Records provided:
______________________________

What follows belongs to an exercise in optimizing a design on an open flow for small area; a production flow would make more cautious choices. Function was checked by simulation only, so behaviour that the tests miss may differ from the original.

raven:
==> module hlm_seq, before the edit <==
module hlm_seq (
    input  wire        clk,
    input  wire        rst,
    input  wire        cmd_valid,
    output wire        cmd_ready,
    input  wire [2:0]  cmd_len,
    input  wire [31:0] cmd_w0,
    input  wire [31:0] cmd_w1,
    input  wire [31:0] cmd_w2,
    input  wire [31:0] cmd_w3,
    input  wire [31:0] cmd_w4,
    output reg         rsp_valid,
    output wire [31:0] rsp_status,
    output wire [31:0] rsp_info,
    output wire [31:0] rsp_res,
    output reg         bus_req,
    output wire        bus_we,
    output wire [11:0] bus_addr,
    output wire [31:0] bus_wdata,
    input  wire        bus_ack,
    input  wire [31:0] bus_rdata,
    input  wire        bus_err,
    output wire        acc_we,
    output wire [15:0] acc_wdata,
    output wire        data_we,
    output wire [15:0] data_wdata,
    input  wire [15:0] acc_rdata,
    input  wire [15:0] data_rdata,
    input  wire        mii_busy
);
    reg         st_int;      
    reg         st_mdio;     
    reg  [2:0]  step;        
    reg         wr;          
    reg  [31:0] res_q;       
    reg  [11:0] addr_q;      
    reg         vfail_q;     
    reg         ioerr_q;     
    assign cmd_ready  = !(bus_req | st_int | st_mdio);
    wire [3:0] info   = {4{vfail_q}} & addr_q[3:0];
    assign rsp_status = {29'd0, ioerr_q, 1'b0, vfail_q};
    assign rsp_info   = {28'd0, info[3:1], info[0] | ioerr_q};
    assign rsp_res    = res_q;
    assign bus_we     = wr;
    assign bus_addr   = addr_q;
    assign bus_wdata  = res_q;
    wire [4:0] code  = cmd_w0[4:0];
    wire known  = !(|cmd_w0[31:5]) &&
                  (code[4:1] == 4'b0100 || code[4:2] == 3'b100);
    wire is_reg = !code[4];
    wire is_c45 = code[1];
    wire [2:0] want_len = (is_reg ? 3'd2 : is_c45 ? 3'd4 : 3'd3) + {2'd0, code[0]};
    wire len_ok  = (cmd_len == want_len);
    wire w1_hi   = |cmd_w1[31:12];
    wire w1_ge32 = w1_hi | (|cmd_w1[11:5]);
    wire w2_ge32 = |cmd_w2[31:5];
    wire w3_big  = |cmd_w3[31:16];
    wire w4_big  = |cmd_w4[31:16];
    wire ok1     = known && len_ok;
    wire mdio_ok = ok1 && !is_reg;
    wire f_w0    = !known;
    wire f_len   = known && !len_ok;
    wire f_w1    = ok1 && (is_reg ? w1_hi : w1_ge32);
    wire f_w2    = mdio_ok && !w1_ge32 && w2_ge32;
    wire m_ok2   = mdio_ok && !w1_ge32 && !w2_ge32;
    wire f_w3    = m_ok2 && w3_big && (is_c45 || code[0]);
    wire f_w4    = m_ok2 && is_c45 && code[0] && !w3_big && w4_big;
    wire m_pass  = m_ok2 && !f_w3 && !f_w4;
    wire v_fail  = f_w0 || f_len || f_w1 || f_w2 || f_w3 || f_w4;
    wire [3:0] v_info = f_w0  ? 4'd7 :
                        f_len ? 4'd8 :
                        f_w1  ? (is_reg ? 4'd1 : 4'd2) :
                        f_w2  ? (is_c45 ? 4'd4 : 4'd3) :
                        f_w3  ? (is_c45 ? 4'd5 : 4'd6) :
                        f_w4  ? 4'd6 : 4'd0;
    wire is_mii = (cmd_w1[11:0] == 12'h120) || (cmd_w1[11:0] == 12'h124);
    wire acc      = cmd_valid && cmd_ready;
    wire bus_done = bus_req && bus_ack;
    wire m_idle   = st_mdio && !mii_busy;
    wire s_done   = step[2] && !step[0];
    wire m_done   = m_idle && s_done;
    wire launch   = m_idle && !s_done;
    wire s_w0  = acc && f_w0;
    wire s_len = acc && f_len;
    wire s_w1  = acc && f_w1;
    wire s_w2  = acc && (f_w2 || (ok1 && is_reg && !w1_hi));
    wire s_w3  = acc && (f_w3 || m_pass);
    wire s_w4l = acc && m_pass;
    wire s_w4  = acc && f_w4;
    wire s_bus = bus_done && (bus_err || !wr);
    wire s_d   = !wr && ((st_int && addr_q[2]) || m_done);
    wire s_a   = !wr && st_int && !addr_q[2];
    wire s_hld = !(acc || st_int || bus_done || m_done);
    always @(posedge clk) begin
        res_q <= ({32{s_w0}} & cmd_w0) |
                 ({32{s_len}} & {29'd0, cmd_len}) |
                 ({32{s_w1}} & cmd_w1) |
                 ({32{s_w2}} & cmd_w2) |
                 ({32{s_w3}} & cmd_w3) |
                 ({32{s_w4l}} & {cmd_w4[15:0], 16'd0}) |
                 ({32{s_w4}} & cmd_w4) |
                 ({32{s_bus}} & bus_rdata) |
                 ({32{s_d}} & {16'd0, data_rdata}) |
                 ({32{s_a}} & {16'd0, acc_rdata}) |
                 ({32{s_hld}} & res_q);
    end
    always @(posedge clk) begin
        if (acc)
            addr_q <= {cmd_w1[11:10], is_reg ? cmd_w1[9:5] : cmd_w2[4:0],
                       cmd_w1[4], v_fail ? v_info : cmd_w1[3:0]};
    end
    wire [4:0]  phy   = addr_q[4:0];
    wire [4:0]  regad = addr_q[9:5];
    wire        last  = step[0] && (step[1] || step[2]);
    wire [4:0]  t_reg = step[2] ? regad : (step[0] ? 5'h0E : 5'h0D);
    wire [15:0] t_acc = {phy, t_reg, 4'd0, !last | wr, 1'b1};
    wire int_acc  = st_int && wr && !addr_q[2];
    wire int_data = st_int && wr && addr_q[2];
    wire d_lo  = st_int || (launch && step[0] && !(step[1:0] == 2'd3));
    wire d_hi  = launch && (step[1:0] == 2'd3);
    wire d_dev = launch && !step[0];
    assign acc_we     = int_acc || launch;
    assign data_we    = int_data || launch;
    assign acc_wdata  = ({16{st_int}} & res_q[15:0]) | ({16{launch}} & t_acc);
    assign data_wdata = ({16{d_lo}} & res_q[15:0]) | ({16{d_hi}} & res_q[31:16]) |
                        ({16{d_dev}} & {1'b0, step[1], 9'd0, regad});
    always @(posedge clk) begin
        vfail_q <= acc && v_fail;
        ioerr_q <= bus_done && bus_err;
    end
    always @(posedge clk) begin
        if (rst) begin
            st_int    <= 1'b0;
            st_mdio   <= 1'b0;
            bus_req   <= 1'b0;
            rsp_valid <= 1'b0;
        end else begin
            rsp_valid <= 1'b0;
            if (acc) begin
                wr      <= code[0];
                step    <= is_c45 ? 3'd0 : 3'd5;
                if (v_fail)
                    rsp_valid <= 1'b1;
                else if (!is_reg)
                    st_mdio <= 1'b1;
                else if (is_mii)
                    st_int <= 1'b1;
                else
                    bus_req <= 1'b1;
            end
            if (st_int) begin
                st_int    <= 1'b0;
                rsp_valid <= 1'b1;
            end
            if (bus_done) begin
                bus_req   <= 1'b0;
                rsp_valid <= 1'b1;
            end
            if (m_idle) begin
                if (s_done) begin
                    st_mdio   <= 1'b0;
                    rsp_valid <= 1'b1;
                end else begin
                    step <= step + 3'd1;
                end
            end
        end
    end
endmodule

______________________________

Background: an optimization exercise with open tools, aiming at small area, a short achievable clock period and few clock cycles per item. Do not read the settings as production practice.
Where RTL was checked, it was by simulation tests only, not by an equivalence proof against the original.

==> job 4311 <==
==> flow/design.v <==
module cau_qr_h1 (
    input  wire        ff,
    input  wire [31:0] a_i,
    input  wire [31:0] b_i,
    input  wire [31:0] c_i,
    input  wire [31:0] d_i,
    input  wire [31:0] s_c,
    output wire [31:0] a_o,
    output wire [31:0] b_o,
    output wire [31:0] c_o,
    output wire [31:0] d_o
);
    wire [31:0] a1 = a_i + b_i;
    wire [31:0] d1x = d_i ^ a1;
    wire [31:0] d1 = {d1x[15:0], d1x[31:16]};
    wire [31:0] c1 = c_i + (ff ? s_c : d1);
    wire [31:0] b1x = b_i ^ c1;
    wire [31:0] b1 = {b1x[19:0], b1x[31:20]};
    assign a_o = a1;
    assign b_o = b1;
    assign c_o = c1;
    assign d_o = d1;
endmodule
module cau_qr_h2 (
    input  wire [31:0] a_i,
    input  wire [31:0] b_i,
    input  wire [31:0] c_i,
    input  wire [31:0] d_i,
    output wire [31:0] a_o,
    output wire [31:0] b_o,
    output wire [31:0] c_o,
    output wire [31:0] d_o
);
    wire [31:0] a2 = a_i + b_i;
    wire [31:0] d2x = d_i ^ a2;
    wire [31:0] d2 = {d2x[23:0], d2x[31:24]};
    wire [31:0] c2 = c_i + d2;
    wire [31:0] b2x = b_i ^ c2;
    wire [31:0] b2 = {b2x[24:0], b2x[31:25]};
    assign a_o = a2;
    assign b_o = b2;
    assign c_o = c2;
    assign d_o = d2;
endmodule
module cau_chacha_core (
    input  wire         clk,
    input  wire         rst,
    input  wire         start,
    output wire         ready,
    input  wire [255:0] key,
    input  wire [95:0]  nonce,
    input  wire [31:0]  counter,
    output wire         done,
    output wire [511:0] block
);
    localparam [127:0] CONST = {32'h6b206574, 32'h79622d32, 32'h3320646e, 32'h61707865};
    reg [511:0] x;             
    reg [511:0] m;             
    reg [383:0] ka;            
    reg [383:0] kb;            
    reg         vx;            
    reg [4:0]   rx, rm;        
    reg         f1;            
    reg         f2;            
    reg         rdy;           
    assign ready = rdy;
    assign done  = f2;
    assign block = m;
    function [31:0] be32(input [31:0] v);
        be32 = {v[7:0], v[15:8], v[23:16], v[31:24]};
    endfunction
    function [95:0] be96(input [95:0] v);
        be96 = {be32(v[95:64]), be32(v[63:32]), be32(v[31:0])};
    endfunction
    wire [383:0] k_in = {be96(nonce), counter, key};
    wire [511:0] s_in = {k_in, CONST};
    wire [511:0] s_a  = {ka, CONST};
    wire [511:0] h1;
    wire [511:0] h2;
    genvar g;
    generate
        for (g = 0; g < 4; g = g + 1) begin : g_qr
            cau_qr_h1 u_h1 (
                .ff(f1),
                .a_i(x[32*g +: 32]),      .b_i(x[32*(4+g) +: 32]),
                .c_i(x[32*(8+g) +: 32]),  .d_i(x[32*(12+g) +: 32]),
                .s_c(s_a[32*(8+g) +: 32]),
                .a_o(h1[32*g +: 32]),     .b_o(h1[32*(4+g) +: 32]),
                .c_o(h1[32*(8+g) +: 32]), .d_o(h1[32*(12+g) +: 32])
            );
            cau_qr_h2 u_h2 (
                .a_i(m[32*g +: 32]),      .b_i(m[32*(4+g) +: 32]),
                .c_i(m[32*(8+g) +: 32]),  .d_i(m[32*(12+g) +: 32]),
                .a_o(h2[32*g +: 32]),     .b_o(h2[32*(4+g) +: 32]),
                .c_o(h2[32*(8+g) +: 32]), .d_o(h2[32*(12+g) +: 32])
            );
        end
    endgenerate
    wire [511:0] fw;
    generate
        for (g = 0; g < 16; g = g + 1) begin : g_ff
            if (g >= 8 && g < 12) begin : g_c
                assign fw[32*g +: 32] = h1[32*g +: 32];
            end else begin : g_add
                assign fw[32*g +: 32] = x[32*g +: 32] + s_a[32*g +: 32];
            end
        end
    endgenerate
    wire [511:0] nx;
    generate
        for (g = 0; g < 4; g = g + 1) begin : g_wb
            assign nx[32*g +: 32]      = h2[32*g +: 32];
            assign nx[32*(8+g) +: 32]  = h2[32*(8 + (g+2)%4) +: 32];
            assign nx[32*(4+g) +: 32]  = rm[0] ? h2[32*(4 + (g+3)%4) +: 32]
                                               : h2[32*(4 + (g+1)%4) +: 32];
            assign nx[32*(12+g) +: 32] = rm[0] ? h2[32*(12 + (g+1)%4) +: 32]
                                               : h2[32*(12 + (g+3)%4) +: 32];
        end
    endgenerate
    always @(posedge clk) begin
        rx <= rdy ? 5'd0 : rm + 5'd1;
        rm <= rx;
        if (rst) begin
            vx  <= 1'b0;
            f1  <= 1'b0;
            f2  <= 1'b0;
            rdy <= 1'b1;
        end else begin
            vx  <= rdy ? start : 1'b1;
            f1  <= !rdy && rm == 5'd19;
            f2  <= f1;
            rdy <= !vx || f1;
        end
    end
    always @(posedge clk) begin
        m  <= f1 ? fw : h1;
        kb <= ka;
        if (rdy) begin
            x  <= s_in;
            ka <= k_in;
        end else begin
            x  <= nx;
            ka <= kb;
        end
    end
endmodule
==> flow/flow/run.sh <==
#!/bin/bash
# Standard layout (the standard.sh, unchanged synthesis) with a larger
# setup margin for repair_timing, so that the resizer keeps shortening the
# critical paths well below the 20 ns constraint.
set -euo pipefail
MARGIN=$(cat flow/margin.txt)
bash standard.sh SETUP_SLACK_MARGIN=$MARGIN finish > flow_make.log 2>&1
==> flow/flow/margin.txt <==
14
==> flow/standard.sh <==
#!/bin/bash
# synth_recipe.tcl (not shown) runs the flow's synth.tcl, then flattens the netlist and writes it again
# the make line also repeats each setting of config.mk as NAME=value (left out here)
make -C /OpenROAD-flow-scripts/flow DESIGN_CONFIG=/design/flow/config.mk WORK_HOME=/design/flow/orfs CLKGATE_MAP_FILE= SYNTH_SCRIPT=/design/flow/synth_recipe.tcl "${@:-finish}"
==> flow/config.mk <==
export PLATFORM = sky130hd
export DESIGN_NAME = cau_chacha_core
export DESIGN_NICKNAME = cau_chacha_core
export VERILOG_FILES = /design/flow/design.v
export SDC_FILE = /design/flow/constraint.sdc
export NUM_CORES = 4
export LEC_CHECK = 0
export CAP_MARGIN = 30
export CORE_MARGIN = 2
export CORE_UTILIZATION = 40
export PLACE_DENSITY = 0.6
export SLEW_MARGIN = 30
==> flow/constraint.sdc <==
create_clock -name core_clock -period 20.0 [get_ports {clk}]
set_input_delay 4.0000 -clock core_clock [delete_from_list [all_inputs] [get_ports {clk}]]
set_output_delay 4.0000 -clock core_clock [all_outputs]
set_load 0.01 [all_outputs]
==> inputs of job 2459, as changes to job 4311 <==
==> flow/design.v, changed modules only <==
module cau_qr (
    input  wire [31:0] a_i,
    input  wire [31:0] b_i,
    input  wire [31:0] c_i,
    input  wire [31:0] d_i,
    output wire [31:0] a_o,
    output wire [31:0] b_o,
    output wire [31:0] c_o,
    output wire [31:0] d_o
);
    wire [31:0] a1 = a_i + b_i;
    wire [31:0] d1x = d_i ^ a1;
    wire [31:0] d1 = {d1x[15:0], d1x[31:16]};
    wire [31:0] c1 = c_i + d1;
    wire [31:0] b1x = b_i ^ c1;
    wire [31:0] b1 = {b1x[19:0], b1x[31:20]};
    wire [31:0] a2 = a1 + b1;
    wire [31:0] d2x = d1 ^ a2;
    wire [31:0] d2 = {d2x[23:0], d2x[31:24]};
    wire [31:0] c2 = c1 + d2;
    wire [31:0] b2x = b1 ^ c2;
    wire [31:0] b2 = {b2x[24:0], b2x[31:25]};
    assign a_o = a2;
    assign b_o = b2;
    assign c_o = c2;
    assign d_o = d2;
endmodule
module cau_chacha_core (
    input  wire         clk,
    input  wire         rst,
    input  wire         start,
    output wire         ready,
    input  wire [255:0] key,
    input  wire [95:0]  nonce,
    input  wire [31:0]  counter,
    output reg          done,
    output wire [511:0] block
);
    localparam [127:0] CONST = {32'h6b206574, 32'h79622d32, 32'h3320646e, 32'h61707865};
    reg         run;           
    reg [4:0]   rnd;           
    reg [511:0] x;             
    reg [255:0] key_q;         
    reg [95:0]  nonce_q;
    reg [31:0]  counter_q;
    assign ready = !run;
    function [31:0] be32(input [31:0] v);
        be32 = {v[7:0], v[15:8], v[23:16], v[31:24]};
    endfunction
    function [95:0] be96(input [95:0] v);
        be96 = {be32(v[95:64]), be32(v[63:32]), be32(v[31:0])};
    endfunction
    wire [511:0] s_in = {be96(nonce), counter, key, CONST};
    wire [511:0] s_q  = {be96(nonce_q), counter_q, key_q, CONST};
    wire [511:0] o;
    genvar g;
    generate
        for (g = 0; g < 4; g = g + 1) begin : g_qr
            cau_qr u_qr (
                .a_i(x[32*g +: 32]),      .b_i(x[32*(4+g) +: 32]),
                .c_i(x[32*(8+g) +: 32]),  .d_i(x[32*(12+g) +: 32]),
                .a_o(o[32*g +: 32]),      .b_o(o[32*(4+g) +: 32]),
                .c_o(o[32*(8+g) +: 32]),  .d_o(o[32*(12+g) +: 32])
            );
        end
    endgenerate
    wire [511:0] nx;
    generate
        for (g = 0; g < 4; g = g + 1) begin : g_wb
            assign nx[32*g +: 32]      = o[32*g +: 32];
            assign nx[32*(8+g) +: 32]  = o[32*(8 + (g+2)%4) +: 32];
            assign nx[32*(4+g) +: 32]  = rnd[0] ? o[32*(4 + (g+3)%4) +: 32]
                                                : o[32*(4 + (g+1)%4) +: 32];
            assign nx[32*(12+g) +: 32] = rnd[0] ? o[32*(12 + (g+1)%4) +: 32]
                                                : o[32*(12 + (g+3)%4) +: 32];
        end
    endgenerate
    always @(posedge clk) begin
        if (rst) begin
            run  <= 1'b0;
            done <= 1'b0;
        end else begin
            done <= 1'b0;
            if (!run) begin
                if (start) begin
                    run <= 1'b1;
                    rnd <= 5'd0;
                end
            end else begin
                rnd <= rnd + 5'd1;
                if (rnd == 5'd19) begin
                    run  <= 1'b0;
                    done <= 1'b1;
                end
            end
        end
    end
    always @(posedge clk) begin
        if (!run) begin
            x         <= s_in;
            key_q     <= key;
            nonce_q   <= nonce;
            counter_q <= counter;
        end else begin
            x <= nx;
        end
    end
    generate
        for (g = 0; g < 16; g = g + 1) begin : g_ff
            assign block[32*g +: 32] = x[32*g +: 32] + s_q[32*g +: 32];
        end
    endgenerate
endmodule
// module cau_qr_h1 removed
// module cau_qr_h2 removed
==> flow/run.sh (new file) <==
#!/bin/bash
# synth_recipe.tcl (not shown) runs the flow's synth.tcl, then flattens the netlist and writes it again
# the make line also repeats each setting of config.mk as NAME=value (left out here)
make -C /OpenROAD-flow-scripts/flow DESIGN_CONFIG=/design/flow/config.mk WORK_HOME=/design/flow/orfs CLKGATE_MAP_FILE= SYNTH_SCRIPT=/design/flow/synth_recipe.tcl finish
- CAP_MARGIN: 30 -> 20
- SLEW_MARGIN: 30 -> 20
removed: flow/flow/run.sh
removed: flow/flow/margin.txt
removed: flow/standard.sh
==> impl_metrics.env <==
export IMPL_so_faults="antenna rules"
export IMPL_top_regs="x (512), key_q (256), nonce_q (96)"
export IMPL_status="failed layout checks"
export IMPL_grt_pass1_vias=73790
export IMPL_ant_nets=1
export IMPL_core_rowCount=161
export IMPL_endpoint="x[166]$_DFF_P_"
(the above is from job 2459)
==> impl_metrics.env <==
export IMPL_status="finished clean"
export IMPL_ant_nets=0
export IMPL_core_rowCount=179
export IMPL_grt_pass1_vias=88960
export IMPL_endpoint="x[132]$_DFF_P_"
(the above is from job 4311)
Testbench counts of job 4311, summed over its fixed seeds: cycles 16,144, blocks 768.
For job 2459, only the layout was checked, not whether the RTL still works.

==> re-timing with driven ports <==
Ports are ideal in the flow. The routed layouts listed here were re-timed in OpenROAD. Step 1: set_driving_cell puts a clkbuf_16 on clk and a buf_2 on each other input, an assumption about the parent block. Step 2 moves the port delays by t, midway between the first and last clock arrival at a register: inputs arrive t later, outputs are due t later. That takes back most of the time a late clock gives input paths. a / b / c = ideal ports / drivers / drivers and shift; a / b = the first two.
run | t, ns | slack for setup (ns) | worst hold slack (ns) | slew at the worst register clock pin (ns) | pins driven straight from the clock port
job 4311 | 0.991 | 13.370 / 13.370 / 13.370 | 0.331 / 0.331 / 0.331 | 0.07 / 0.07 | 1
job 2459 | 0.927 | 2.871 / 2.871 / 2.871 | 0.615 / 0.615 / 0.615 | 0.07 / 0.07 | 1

______________________________

Problem statement: Return each line of the data that contains the string "period".

Task answer:
Background: an optimization exercise with open tools, aiming at small area, a short achievable clock period and few clock cycles per item. Do not read the settings as production practice.
create_clock -name core_clock -period 20.0 [get_ports {clk}]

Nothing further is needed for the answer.